» **Assignment**
Every line of the records below from the line with "fl_set[FL_RDF] = (32'(fifo_count)" up to and including the line with "export LEC_CHECK = 0" must be reproduced exactly, and no line outside that range.

━━━ Recorded information ━━━

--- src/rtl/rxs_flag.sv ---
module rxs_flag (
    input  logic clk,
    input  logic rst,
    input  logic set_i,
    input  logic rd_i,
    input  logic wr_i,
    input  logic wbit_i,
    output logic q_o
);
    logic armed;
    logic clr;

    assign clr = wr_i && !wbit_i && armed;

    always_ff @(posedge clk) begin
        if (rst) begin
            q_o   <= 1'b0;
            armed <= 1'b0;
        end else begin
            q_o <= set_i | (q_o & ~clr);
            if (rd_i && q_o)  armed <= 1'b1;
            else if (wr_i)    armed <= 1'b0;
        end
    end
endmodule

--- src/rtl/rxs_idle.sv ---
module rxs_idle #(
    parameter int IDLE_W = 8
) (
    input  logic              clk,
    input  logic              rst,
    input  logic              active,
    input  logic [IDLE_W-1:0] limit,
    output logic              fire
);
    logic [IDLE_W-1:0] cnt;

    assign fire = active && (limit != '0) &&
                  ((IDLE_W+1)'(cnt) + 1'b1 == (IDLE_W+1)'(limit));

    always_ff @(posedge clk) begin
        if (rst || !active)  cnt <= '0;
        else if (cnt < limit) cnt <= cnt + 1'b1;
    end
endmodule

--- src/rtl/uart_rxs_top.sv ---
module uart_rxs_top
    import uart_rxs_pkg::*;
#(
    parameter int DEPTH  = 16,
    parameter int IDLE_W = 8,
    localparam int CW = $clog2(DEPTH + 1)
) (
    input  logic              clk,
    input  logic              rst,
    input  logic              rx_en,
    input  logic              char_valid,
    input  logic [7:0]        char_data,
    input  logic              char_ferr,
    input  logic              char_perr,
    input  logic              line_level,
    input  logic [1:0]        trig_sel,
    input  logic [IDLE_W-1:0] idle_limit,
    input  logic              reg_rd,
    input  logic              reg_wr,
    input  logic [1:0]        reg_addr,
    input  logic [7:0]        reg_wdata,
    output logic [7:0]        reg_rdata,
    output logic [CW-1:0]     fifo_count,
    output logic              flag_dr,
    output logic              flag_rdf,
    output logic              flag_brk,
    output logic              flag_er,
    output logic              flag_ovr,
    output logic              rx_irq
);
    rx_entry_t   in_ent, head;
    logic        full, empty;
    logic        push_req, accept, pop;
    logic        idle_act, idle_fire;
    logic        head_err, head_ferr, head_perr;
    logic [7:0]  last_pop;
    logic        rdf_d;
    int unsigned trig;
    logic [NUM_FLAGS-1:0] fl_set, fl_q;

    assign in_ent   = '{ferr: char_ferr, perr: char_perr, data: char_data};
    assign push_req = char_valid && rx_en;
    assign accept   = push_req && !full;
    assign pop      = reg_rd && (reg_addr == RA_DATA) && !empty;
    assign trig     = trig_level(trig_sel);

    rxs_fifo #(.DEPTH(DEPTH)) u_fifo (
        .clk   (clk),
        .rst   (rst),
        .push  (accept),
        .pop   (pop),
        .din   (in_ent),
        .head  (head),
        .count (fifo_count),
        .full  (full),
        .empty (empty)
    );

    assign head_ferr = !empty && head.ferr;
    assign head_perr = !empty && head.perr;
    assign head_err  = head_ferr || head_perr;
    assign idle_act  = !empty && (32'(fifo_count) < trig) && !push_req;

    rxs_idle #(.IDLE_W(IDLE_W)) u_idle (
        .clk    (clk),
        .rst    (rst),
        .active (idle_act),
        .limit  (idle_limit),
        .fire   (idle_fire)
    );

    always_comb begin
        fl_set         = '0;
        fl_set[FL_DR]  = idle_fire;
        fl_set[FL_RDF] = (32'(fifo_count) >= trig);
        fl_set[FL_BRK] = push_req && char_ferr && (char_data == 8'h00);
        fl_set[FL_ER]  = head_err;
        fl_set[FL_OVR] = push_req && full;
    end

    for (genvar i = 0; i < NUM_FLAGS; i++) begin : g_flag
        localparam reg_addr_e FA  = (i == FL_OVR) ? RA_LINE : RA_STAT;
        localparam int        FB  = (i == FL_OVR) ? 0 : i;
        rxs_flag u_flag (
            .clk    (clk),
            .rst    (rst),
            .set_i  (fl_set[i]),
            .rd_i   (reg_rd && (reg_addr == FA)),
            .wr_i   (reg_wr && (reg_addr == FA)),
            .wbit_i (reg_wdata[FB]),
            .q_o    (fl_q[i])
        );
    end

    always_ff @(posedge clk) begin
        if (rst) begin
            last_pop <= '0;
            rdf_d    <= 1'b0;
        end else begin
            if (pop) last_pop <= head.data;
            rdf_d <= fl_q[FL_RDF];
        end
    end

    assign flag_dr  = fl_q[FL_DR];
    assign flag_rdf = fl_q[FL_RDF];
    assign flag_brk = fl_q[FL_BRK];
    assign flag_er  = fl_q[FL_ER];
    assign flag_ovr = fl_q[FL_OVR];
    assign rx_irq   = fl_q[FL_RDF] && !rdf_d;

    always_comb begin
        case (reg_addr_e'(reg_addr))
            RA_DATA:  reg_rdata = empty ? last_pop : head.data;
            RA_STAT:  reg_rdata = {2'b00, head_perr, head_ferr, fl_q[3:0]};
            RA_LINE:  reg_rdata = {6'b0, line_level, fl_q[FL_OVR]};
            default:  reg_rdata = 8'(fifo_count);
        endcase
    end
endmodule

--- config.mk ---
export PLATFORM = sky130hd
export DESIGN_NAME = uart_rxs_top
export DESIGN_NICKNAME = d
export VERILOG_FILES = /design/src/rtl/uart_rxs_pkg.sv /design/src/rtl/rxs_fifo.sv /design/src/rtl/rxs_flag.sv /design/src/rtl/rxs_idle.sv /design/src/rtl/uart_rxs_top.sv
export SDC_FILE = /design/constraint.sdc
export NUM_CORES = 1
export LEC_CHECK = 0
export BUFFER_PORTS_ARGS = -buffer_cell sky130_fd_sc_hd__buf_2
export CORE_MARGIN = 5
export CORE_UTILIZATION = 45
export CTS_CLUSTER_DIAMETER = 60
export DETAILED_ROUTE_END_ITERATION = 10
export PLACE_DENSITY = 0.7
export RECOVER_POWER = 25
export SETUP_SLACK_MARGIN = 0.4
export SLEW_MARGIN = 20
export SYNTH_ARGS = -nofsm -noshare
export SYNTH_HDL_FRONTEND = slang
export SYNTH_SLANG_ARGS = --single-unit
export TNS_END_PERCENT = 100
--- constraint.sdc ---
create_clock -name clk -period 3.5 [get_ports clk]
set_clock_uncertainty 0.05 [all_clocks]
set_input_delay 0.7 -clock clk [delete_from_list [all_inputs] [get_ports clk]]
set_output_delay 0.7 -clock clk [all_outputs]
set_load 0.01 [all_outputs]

━━━

» **Solved problem**
        fl_set[FL_RDF] = (32'(fifo_count) >= trig);
        fl_set[FL_BRK] = push_req && char_ferr && (char_data == 8'h00);
        fl_set[FL_ER]  = head_err;
        fl_set[FL_OVR] = push_req && full;
    end

    for (genvar i = 0; i < NUM_FLAGS; i++) begin : g_flag
        localparam reg_addr_e FA  = (i == FL_OVR) ? RA_LINE : RA_STAT;
        localparam int        FB  = (i == FL_OVR) ? 0 : i;
        rxs_flag u_flag (
            .clk    (clk),
            .rst    (rst),
            .set_i  (fl_set[i]),
            .rd_i   (reg_rd && (reg_addr == FA)),
            .wr_i   (reg_wr && (reg_addr == FA)),
            .wbit_i (reg_wdata[FB]),
            .q_o    (fl_q[i])
        );
    end

    always_ff @(posedge clk) begin
        if (rst) begin
            last_pop <= '0;
            rdf_d    <= 1'b0;
        end else begin
            if (pop) last_pop <= head.data;
            rdf_d <= fl_q[FL_RDF];
        end
    end

    assign flag_dr  = fl_q[FL_DR];
    assign flag_rdf = fl_q[FL_RDF];
    assign flag_brk = fl_q[FL_BRK];
    assign flag_er  = fl_q[FL_ER];
    assign flag_ovr = fl_q[FL_OVR];
    assign rx_irq   = fl_q[FL_RDF] && !rdf_d;

    always_comb begin
        case (reg_addr_e'(reg_addr))
            RA_DATA:  reg_rdata = empty ? last_pop : head.data;
            RA_STAT:  reg_rdata = {2'b00, head_perr, head_ferr, fl_q[3:0]};
            RA_LINE:  reg_rdata = {6'b0, line_level, fl_q[FL_OVR]};
            default:  reg_rdata = 8'(fifo_count);
        endcase
    end
endmodule

--- config.mk ---
export PLATFORM = sky130hd
export DESIGN_NAME = uart_rxs_top
export DESIGN_NICKNAME = d
export VERILOG_FILES = /design/src/rtl/uart_rxs_pkg.sv /design/src/rtl/rxs_fifo.sv /design/src/rtl/rxs_flag.sv /design/src/rtl/rxs_idle.sv /design/src/rtl/uart_rxs_top.sv
export SDC_FILE = /design/constraint.sdc
export NUM_CORES = 1
export LEC_CHECK = 0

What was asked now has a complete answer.